I think I am missing something easy here. I made a function to wait a variable amount of time. My problem is that the D accumulator starts at zero after I tell it to load the ClockCycles variable. I believe the problem is that I need to do direct addressing. To do that I would perform LDD #ClockCycles, but Codewarrior doesn't accept that, and instead loads the address, which puts 0000 in the D accumulator.
The code is below:
// ---------------------------------------------
// VariableWaitAmount -- Pass in the amount of ns to delay, 40 ns min
// ---------------------------------------------
void VarWait(long int nsToWait) {
long int ClockCycles;
ClockCycles = nsToWait / 40;
asm START: LDD ClockCycles
asm LOOP1: DBNE D, LOOP1
return;
}
Thanks!
Solved! Go to Solution.
Can you show the disassembly?
Without having tried it out (no CW here), I would think your problem is the type long.

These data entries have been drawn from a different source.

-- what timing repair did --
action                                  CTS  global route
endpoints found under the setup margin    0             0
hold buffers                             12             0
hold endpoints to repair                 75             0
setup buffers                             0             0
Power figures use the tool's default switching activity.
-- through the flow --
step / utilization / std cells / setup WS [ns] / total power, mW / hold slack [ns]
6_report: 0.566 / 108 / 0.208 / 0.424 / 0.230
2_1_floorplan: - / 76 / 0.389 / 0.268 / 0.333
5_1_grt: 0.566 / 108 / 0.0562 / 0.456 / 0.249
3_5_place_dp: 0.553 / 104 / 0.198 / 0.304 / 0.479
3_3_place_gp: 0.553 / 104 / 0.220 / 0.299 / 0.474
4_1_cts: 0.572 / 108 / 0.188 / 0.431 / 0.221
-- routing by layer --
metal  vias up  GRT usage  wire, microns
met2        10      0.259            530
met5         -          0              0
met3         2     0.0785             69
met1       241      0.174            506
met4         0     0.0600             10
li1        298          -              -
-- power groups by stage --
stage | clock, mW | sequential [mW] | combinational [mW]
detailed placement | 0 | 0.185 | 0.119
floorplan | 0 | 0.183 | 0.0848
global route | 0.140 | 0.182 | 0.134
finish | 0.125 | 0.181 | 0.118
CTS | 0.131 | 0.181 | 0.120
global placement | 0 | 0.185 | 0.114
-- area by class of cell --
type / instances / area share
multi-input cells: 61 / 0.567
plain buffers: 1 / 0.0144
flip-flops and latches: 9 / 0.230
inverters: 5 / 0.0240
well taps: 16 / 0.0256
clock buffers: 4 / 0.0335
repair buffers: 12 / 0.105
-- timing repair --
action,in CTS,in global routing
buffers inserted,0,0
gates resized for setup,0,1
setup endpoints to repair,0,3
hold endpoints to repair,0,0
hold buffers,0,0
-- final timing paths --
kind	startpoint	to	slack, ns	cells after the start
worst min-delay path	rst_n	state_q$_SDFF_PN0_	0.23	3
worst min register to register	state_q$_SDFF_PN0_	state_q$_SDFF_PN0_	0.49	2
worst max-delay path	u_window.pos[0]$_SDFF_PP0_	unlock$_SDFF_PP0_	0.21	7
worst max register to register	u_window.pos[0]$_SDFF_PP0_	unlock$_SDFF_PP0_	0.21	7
`src/rtl/tlb_pkg.sv`:
```
`timescale 1ns/1ps
package tlb_pkg;
  localparam int VA_W   = 32;
  localparam int PA_W   = 30;
  localparam int PAGE_W = 12;
  localparam int VPN_W  = VA_W - PAGE_W;
  localparam int PFN_W  = PA_W - PAGE_W;

  typedef struct packed {
    logic [PFN_W-1:0] pfn;
    logic             wr_ok;
    logic             valid;
  } tlb_val_t;

  typedef enum logic [1:0] {
    CMD_SEARCH = 2'd0,
    CMD_WRRAND = 2'd1,
    CMD_RDIDX  = 2'd2,
    CMD_WRIDX  = 2'd3
  } tlb_cmd_e;

  typedef enum logic [1:0] {
    SEL_INDEX = 2'd0,
    SEL_HI    = 2'd1,
    SEL_LO    = 2'd2,
    SEL_BAD   = 2'd3
  } tlb_sel_e;
endpackage

```
`src/rtl/tlb_entry.sv`:
```
`timescale 1ns/1ps
module tlb_entry
  import tlb_pkg::*;
(
  input  logic             clk,
  input  logic             rst_n,
  input  logic             wr_en,
  input  logic [VPN_W-1:0] wr_vpn,
  input  tlb_val_t         wr_val,
  input  logic [VPN_W-1:0] xl_vpn,
  input  logic [VPN_W-1:0] srch_vpn,
  output logic [VPN_W-1:0] vpn_o,
  output tlb_val_t         val_o,
  output logic             xl_hit_o,
  output logic             srch_hit_o
);
  localparam logic [VPN_W-1:0] DEAD_KEY = {2'b11, {(VPN_W-2){1'b0}}};

  logic [VPN_W-1:0] vpn_q, vpn_d;
  tlb_val_t         val_q, val_d;
  logic             live;

  always_comb begin
    vpn_d = vpn_q;
    val_d = val_q;
    if (wr_en) begin
      vpn_d = wr_vpn;
      val_d = wr_val;
    end
  end

  always_ff @(posedge clk or negedge rst_n) begin
    if (!rst_n) begin
      vpn_q <= DEAD_KEY;
      val_q <= '0;
    end else if (wr_en) begin
      vpn_q <= vpn_d;
      val_q <= val_d;
    end
  end

  assign live       = (vpn_q[VPN_W-1 -: 2] != 2'b11);
  assign xl_hit_o   = live && (vpn_q == xl_vpn);
  assign srch_hit_o = live && (vpn_q == srch_vpn);
  assign vpn_o      = vpn_q;
  assign val_o      = val_q;

  AST_ENTRY_LOAD: assert property (@(posedge clk) disable iff (!rst_n)
    wr_en |=> (vpn_o == $past(wr_vpn)) && (val_o == $past(wr_val)));
endmodule

```
`src/rtl/tlb_victim_ctr.sv`:
```
`timescale 1ns/1ps
module tlb_victim_ctr #(
  parameter int ENTRIES  = 32,
  parameter int RESERVED = 4
) (
  input  logic                       clk,
  input  logic                       rst_n,
  output logic [$clog2(ENTRIES)-1:0] victim_o
);
  localparam int IDX_W = $clog2(ENTRIES);
  localparam logic [IDX_W-1:0] TOP   = IDX_W'(ENTRIES - 1);
  localparam logic [IDX_W-1:0] FLOOR = IDX_W'(RESERVED);

  logic [IDX_W-1:0] cnt_q, cnt_d;

  always_comb begin
    if (cnt_q == FLOOR) cnt_d = TOP;
    else                cnt_d = cnt_q - 1'b1;
  end

  always_ff @(posedge clk or negedge rst_n) begin
    if (!rst_n) cnt_q <= TOP;
    else        cnt_q <= cnt_d;
  end

  assign victim_o = cnt_q;

  AST_VICTIM_RANGE: assert property (@(posedge clk) disable iff (!rst_n)
    victim_o >= FLOOR);
  AST_VICTIM_WRAP: assert property (@(posedge clk) disable iff (!rst_n)
    (victim_o == FLOOR) |=> (victim_o == TOP));
  AST_VICTIM_STEP: assert property (@(posedge clk) disable iff (!rst_n)
    (victim_o != FLOOR) |=> (victim_o == $past(victim_o) - 1'b1));
endmodule

```
`src/rtl/tlb_regs.sv`:
```
`timescale 1ns/1ps
module tlb_regs
  import tlb_pkg::*;
#(
  parameter int IDX_W = 5
) (
  input  logic             clk,
  input  logic             rst_n,
  input  logic             fault_cap,
  input  logic [VA_W-1:0]  fault_va,
  input  logic             cmd_fire,
  input  tlb_cmd_e         cmd_op,
  input  logic             srch_hit,
  input  logic [IDX_W-1:0] srch_idx,
  input  logic [VPN_W-1:0] rd_vpn,
  input  tlb_val_t         rd_val,
  input  logic             reg_we,
  input  tlb_sel_e         reg_sel,
  input  logic [VA_W-1:0]  reg_wdata,
  output logic [IDX_W-1:0] idx_o,
  output logic [VPN_W-1:0] hi_vpn_o,
  output tlb_val_t         lo_val_o,
  output logic [VA_W-1:0]  index_o,
  output logic [VA_W-1:0]  entry_hi_o,
  output logic [VA_W-1:0]  entry_lo_o,
  output logic [VA_W-1:0]  bad_addr_o
);
  logic             nf_q, nf_d;
  logic [IDX_W-1:0] idx_q, idx_d;
  logic [VPN_W-1:0] hi_q, hi_d;
  tlb_val_t         lo_q, lo_d;
  logic [VA_W-1:0]  bad_q, bad_d;
  logic             unused_wdata;

  always_comb begin
    nf_d  = nf_q;
    idx_d = idx_q;
    hi_d  = hi_q;
    lo_d  = lo_q;
    bad_d = bad_q;
    if (reg_we) begin
      unique case (reg_sel)
        SEL_INDEX: begin
          nf_d  = reg_wdata[VA_W-1];
          idx_d = reg_wdata[IDX_W-1:0];
        end
        SEL_HI:  hi_d  = reg_wdata[VA_W-1:PAGE_W];
        SEL_LO:  lo_d  = '{pfn: reg_wdata[PA_W-1:PAGE_W], wr_ok: reg_wdata[1], valid: reg_wdata[0]};
        default: bad_d = reg_wdata;
      endcase
    end
    if (cmd_fire) begin
      unique case (cmd_op)
        CMD_SEARCH: begin
          nf_d  = !srch_hit;
          idx_d = srch_hit ? srch_idx : '0;
        end
        CMD_RDIDX: begin
          hi_d = rd_vpn;
          lo_d = rd_val;
        end
        default: ;
      endcase
    end
    if (fault_cap) begin
      hi_d  = fault_va[VA_W-1:PAGE_W];
      bad_d = fault_va;
    end
  end

  always_ff @(posedge clk or negedge rst_n) begin
    if (!rst_n) begin
      nf_q  <= 1'b0;
      idx_q <= '0;
      hi_q  <= '0;
      lo_q  <= '0;
      bad_q <= '0;
    end else begin
      nf_q  <= nf_d;
      idx_q <= idx_d;
      hi_q  <= hi_d;
      lo_q  <= lo_d;
      bad_q <= bad_d;
    end
  end

  assign unused_wdata = ^reg_wdata;
  assign idx_o        = idx_q;
  assign hi_vpn_o     = hi_q;
  assign lo_val_o     = lo_q;
  assign index_o      = {nf_q, {(VA_W-1-IDX_W){1'b0}}, idx_q};
  assign entry_hi_o   = {hi_q, {PAGE_W{1'b0}}};
  assign entry_lo_o   = {{(VA_W-PA_W){1'b0}}, lo_q.pfn, {(PAGE_W-2){1'b0}}, lo_q.wr_ok, lo_q.valid};
  assign bad_addr_o   = bad_q;

  AST_SEARCH_MISS: assert property (@(posedge clk) disable iff (!rst_n)
    (cmd_fire && cmd_op == CMD_SEARCH && !srch_hit && !reg_we) |=> index_o == 32'h8000_0000);
  AST_SEARCH_HIT: assert property (@(posedge clk) disable iff (!rst_n)
    (cmd_fire && cmd_op == CMD_SEARCH && srch_hit) |=> !index_o[VA_W-1]);
endmodule

```
`src/rtl/vmap_tlb.sv`:
```
`timescale 1ns/1ps
module vmap_tlb
  import tlb_pkg::*;
#(
  parameter int ENTRIES  = 32,
  parameter int RESERVED = 4
) (
  input  logic        clk,
  input  logic        rst_n,
  input  logic        xl_req,
  input  logic [31:0] xl_vaddr,
  input  logic        xl_store,
  output logic [29:0] xl_paddr,
  output logic        xl_miss,
  output logic        xl_invalid,
  output logic        xl_wprot,
  input  logic        cmd_valid,
  input  logic [1:0]  cmd_op,
  input  logic        cmd_user,
  output logic        cmd_priv_fault,
  input  logic        reg_we,
  input  logic [1:0]  reg_sel,
  input  logic [31:0] reg_wdata,
  output logic [31:0] index_o,
  output logic [31:0] entry_hi_o,
  output logic [31:0] entry_lo_o,
  output logic [31:0] bad_addr_o
);
  localparam int IDX_W = $clog2(ENTRIES);

  tlb_cmd_e         cmd_e;
  logic             cmd_fire;
  logic [IDX_W-1:0] victim, idx;
  logic [VPN_W-1:0] hi_vpn;
  tlb_val_t         lo_val;

  logic [ENTRIES-1:0] wr_en, xl_hit, srch_hit;
  logic [VPN_W-1:0]   vpn_arr [ENTRIES];
  tlb_val_t           val_arr [ENTRIES];

  logic             unmapped, hit_any, srch_any, fault;
  tlb_val_t         hit_val;
  logic [IDX_W-1:0] srch_idx;

  assign cmd_e          = tlb_cmd_e'(cmd_op);
  assign cmd_fire       = cmd_valid && !cmd_user;
  assign cmd_priv_fault = cmd_valid && cmd_user;

  tlb_victim_ctr #(.ENTRIES(ENTRIES), .RESERVED(RESERVED)) u_victim (
    .clk      (clk),
    .rst_n    (rst_n),
    .victim_o (victim)
  );

  for (genvar g = 0; g < ENTRIES; g++) begin : g_slot
    assign wr_en[g] = cmd_fire &&
                      ((cmd_e == CMD_WRIDX  && idx    == IDX_W'(g)) ||
                       (cmd_e == CMD_WRRAND && victim == IDX_W'(g)));
    tlb_entry u_entry (
      .clk        (clk),
      .rst_n      (rst_n),
      .wr_en      (wr_en[g]),
      .wr_vpn     (hi_vpn),
      .wr_val     (lo_val),
      .xl_vpn     (xl_vaddr[VA_W-1:PAGE_W]),
      .srch_vpn   (hi_vpn),
      .vpn_o      (vpn_arr[g]),
      .val_o      (val_arr[g]),
      .xl_hit_o   (xl_hit[g]),
      .srch_hit_o (srch_hit[g])
    );
  end

  always_comb begin
    hit_any  = 1'b0;
    hit_val  = '0;
    srch_any = 1'b0;
    srch_idx = '0;
    for (int i = 0; i < ENTRIES; i++) begin
      if (xl_hit[i]) begin
        hit_any = 1'b1;
        hit_val = hit_val | val_arr[i];
      end
      if (srch_hit[i]) begin
        srch_any = 1'b1;
        srch_idx = srch_idx | IDX_W'(i);
      end
    end
  end

  assign unmapped   = &xl_vaddr[VA_W-1 -: 2];
  assign xl_paddr   = unmapped ? xl_vaddr[PA_W-1:0] : {hit_val.pfn, xl_vaddr[PAGE_W-1:0]};
  assign xl_miss    = xl_req && !unmapped && !hit_any;
  assign xl_invalid = xl_req && !unmapped && hit_any && !hit_val.valid;
  assign xl_wprot   = xl_req && !unmapped && hit_any && hit_val.valid && xl_store && !hit_val.wr_ok;
  assign fault      = xl_miss || xl_invalid || xl_wprot;

  tlb_regs #(.IDX_W(IDX_W)) u_regs (
    .clk        (clk),
    .rst_n      (rst_n),
    .fault_cap  (fault),
    .fault_va   (xl_vaddr),
    .cmd_fire   (cmd_fire),
    .cmd_op     (cmd_e),
    .srch_hit   (srch_any),
    .srch_idx   (srch_idx),
    .rd_vpn     (vpn_arr[idx]),
    .rd_val     (val_arr[idx]),
    .reg_we     (reg_we),
    .reg_sel    (tlb_sel_e'(reg_sel)),
    .reg_wdata  (reg_wdata),
    .idx_o      (idx),
    .hi_vpn_o   (hi_vpn),
    .lo_val_o   (lo_val),
    .index_o    (index_o),
    .entry_hi_o (entry_hi_o),
    .entry_lo_o (entry_lo_o),
    .bad_addr_o (bad_addr_o)
  );

  AST_ONE_FAULT: assert property (@(posedge clk) disable iff (!rst_n)
    $onehot0({xl_miss, xl_invalid, xl_wprot}));
  AST_BYPASS_CLEAN: assert property (@(posedge clk) disable iff (!rst_n)
    (xl_req && xl_vaddr[31:30] == 2'b11) |-> !(xl_miss || xl_invalid || xl_wprot));
  AST_FAULT_CAPTURE: assert property (@(posedge clk) disable iff (!rst_n)
    fault |=> (bad_addr_o == $past(xl_vaddr)) && (entry_hi_o[31:12] == $past(xl_vaddr[31:12])));
  AST_PRIV_HOLD: assert property (@(posedge clk) disable iff (!rst_n)
    (cmd_valid && cmd_user && !reg_we && !fault) |=>
      $stable(index_o) && $stable(entry_hi_o) && $stable(entry_lo_o));
  AST_RANDOM_SLOT: assert property (@(posedge clk) disable iff (!rst_n)
    (cmd_fire && cmd_e == CMD_WRRAND) |-> (wr_en[RESERVED-1:0] == '0));
endmodule

```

Long is a 4 byte type and a "LDD ClockCycles" loads the two most significant bytes.
Try to make ClockCycles a unsigned long or use LDD ClockCycles:2 to read the 2 least significant bytes.

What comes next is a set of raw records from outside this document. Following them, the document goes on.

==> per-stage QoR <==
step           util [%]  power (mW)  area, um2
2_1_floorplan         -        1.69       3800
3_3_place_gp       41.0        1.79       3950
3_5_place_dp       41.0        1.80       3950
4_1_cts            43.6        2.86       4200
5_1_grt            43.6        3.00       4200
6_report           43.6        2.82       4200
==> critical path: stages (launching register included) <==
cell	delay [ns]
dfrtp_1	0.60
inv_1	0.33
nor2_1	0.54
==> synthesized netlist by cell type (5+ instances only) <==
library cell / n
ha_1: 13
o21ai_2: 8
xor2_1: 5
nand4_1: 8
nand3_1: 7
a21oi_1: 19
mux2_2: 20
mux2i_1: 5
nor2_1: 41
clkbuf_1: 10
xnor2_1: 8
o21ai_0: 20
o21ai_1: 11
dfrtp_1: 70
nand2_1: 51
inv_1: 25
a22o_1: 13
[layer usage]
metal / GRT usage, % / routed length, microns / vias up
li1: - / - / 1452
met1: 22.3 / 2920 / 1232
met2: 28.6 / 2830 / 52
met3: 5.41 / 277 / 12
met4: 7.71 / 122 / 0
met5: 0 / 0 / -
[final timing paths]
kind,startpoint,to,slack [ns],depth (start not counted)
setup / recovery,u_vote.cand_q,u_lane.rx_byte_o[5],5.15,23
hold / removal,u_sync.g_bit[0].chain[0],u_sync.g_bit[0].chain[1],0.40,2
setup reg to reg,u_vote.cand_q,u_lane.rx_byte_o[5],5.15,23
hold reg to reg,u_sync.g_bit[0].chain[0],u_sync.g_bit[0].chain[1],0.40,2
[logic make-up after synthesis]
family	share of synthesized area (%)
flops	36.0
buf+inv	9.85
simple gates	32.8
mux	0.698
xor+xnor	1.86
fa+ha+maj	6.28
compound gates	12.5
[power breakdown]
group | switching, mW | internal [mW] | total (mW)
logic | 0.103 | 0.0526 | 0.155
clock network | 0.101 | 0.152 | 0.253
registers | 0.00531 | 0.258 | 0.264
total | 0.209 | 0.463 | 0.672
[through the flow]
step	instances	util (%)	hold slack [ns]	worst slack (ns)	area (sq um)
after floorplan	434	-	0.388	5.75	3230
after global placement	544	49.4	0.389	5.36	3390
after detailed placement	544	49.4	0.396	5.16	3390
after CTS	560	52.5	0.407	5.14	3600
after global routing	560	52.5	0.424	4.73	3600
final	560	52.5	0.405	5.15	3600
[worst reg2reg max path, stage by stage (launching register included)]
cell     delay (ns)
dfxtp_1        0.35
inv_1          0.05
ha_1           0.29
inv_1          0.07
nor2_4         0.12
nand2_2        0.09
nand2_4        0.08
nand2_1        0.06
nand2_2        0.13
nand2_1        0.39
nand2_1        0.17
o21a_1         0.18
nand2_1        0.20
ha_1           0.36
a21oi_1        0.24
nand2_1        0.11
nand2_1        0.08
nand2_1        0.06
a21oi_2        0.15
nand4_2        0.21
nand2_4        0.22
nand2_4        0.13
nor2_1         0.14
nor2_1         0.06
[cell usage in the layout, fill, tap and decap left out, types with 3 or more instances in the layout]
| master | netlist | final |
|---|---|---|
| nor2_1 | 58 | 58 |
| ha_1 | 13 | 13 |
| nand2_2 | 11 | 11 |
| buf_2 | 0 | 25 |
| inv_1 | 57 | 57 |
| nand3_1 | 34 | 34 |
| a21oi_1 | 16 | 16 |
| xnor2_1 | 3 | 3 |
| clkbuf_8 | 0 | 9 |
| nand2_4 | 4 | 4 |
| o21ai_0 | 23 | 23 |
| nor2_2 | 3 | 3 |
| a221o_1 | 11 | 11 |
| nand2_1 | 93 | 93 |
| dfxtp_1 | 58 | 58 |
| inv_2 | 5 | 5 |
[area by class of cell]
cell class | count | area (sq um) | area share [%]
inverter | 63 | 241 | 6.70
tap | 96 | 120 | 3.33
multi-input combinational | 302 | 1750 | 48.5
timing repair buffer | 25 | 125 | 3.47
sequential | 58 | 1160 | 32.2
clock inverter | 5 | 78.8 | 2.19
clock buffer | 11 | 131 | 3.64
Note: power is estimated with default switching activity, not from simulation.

>I believe the problem is that I need to do direct addressing.
Direct addressing is for variables in the zero page. Accessing variables on the stack is done with IDX (or IDX1/IDX2) with the SP used as index register. I think the syntax LDD ClockCycles is fine, probably just reads the wrong part of the variable.
Daniel
Can you show the disassembly?
Without having tried it out (no CW here), I would think your problem is the type long.
Long is a 4 byte type and a "LDD ClockCycles" loads the two most significant bytes.
Try to make ClockCycles a unsigned long or use LDD ClockCycles:2 to read the 2 least significant bytes.
>I believe the problem is that I need to do direct addressing.
Direct addressing is for variables in the zero page. Accessing variables on the stack is done with IDX (or IDX1/IDX2) with the SP used as index register. I think the syntax LDD ClockCycles is fine, probably just reads the wrong part of the variable.